Task goal:
For the entries below, the expected answer is the line with "the first run of note 3", the line with "the second run of note 3", and every line between them, exactly as written, and nothing more.
Records shown below:
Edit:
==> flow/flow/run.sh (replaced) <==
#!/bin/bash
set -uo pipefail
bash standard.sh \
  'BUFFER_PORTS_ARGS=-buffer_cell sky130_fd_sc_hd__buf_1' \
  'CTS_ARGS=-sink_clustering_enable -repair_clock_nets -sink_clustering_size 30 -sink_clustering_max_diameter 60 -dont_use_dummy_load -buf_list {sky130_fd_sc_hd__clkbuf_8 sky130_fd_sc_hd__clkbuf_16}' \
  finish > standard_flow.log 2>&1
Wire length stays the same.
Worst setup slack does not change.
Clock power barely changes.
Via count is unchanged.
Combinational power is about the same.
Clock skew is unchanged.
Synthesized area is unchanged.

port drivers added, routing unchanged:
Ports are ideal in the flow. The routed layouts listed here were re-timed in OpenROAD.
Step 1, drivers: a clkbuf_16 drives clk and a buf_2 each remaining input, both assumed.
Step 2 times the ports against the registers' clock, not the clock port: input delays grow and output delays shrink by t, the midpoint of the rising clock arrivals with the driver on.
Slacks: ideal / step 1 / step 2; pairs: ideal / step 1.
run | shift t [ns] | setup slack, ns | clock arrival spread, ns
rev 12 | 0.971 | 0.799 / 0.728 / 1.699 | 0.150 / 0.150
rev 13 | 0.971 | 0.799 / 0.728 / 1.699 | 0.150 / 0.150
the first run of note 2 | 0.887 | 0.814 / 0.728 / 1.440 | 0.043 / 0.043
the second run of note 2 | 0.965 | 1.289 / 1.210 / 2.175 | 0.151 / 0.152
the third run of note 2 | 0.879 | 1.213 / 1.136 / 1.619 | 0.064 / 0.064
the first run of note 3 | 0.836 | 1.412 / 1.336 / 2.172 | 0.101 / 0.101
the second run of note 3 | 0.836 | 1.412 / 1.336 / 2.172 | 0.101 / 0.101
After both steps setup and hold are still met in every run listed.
Background: an optimization exercise with open tools, aiming at small area and a short achievable clock period. Do not read the settings as production practice.
Power and IR drop assume default switching activity.

old:
Design DSP, start of the top module:
module DSP (a,b,c,d,clk,rst_n,p);
    parameter OPERATION = "ADD" ;
    input [17:0] a,b,d;
    input [47:0] c;
    input clk,rst_n;
    output reg [47:0] p;
    wire [19:0] ax = {2'b00, a};
    reg [8:0] bo, bt, bn;
    reg bz;
    reg [17:0] s1;
    wire [17:0] s0;
    ks18 u_pre (.a(b), .b(d), .s(s0));
    reg [115:0] x;
    wire [115:0] xe = x;
    reg [47:0] r0;
    reg [47:8] r1;
    reg rc;
    wire [47:0] cd = {c[47:36] - 12'd1, c[35:0]};
    wire [115:0] xn;
    wire [8:0] nn = ~bn;
    wire [18:0] sx = {1'b0, s1};
    wire [18:0] sy = {s1, 1'b0};
    wire [17:0] pz = {18{bz}} & s1;
    wire [18:0] pp0 = (({19{bo[0]}} & sx) | ({19{bt[0]}} & sy)) ^ {19{bn[0]}};
    wire [18:0] pp1 = (({19{bo[1]}} & sx) | ({19{bt[1]}} & sy)) ^ {19{bn[1]}};
    wire [18:0] pp2 = (({19{bo[2]}} & sx) | ({19{bt[2]}} & sy)) ^ {19{bn[2]}};
    wire [18:0] pp3 = (({19{bo[3]}} & sx) | ({19{bt[3]}} & sy)) ^ {19{bn[3]}};
  ...
Size in the first run: roughly 18000 um2 of cells after synthesis.
==> flow/config.mk <==
export PLATFORM = sky130hd
export DESIGN_NAME = DSP
export DESIGN_NICKNAME = DSP
export VERILOG_FILES = /design/flow/design.v
export SDC_FILE = /design/flow/constraint.sdc
export NUM_CORES = 4
export LEC_CHECK = 0
export CAP_MARGIN = 20
export CORE_MARGIN = 2
export CORE_UTILIZATION = 60
export CTS_BUF_LIST = sky130_fd_sc_hd__clkbuf_8
export CTS_CLUSTER_DIAMETER = 60
export CTS_CLUSTER_SIZE = 16
export SETUP_SLACK_MARGIN = 4.5
export SLEW_MARGIN = 20
export SYNTH_HIERARCHICAL = 1
export SYNTH_MINIMUM_KEEP_SIZE = 0
==> flow/constraint.sdc <==
create_clock -name core_clock -period 7.0 [get_ports {clk}]
set_input_delay 1.4000 -clock core_clock [delete_from_list [all_inputs] [get_ports {clk}]]
set_output_delay 1.4000 -clock core_clock [all_outputs]
set_load 0.01 [all_outputs]
standard.sh (not shown) runs the stock make flow with config.mk's settings and CLKGATE_MAP_FILE= SYNTH_SCRIPT=/design/flow/synth_recipe.tcl, a recipe that flattens the netlist after the stock synthesis.
==> flow/flow/run.sh <==
#!/bin/bash
# Standard ORFS layout (the standard.sh, unchanged synthesis), except:
# - the input and output ports are buffered with a plain buf_1 instead of the
#   delay-type buffer that buffer_ports picks by default;
# - clock tree synthesis inserts no dummy load cells.
set -euo pipefail
bash standard.sh \
  "BUFFER_PORTS_ARGS=-buffer_cell sky130_fd_sc_hd__buf_1" \
  "CTS_ARGS=-sink_clustering_enable -repair_clock_nets -sink_clustering_size 16 -sink_clustering_max_diameter 60 -buf_list sky130_fd_sc_hd__clkbuf_8 -dont_use_dummy_load" \
  finish > orfs_make.log 2>&1
old | stages: all done | timing, DRC, antenna: all pass
Context: an optimization exercise on an open-source flow, tuned for small area, a short achievable clock period and few clock cycles. The choices shown serve that exercise and are no tape-out recipe. Function was checked by simulation only, so behaviour that the tests miss may differ from the original. Power figures rest on the tool's default switching activity, not on a simulated workload.

run A:
// core
module core #(                              
	parameter ADDR_W = 32,
	parameter INST_W = 32,
	parameter DATA_W = 32
)(
	input                   i_clk,
	input                   i_rst_n,
	output     [ ADDR_W-1 : 0 ] o_i_addr,
	input      [ INST_W-1 : 0 ] i_i_inst,
	output reg                  o_d_wen,
	output     [ ADDR_W-1 : 0 ] o_d_addr,
	output     [ DATA_W-1 : 0 ] o_d_wdata,
	input      [ DATA_W-1 : 0 ] i_d_rdata,
	output reg [    1 : 0 ] o_status,
	output reg              o_status_valid
);
reg  [9:0]  pc_f;           
reg  [9:0]  pc_d;           
reg  [10:0] d_pc4;          
reg         d_valid;
reg  [9:0]  nxt_r;          
reg         stopped;        
reg         x_valid;
reg         x_ok_t, x_ok_n;  
reg         p_br, p_taken;   
reg  [31:0] x_a, x_b;
reg  [15:0] x_imm;
reg  [4:0]  x_rd;
reg         x_wr, x_lw, x_sw, x_eof, x_itype;
reg         x_add, x_sub, x_addu, x_subu, x_and, x_or, x_nor, x_slt;
reg         x_br, x_beq;
reg  [9:0]  x_tgt, x_pc4;
reg         x_oor_t, x_oor_n;
reg         x_sm_a, x_sw_a, x_sb_a, x_sr_a;
reg         x_sm_b, x_sw_b, x_sb_b, x_sr_b, x_si_b;
reg  [31:0] m_res;
reg  [4:0]  m_rd;
reg         m_valid, m_wr, m_lw;
reg         m_eof, m_oor, m_itype;
reg         m_sgn, m_addu, m_subu, m_aerr, m_a31, m_b31, m_c32;
reg  [5:0]  d_addr;
reg  [31:0] w_res;
reg  [4:0]  w_rd;
reg         w_wen, w_lw;
reg  [31:0] b_res;
reg         pend2;
reg  [31:0] rf [0:31];
reg  [31:0]   rfv;
assign o_i_addr  = {22'd0, pc_f};
assign o_d_addr  = {24'd0, d_addr, 2'b00};
assign o_d_wdata = m_res;
wire x_live = x_valid & ~stopped & (p_br ? (p_taken ? x_ok_t : x_ok_n) : x_ok_n);
wire m_err  = m_sgn & (m_a31 == m_b31) & (m_res[31] != m_a31)
            | m_addu & m_c32
            | m_subu & ~m_c32
            | m_aerr;
wire m_stop = m_valid & (m_err | m_eof | m_oor);
  ...
Size: ~3,800 cells after synthesis, about 1,400 flip-flops, about 170 I/O pins.
Settings: LEC_CHECK=0, ABC_CLOCK_PERIOD_IN_PS=4000, CAP_MARGIN=20, CORE_MARGIN=2, CORE_UTILIZATION=40, CTS_CLUSTER_DIAMETER=80, CTS_CLUSTER_SIZE=20, SLEW_MARGIN=20, SYNTH_HIERARCHICAL=1; clock period 12.0 ns.
standard.sh (not shown) runs the stock make flow with config.mk's settings and CLKGATE_MAP_FILE= SYNTH_SCRIPT=/design/flow/synth_recipe.tcl, a recipe that flattens the netlist after the stock synthesis.
==> flow/flow/run.sh <==
#!/bin/bash
# Standard ORFS layout (the standard.sh) with:
#  - repair_timing asked to leave extra setup slack, so the design runs well
#    below the clock period;
#  - port buffers of a small fast cell (buf_2) rather than the default pick.
# Clock tree sink clusters are set in config.mk.
# make's own output goes to flow_make.log; ORFS keeps each step's log under orfs/logs.
set -euo pipefail
bash standard.sh SETUP_SLACK_MARGIN=8.3 \
  "BUFFER_PORTS_ARGS=-buffer_cell sky130_fd_sc_hd__buf_2" \
  finish > flow_make.log 2>&1
Testbench counts of run A, summed over its fixed seeds: cycles 39,787.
End of Records shown.
Response for this exercise:
the first run of note 3 | 0.836 | 1.412 / 1.336 / 2.172 | 0.101 / 0.101
the second run of note 3 | 0.836 | 1.412 / 1.336 / 2.172 | 0.101 / 0.101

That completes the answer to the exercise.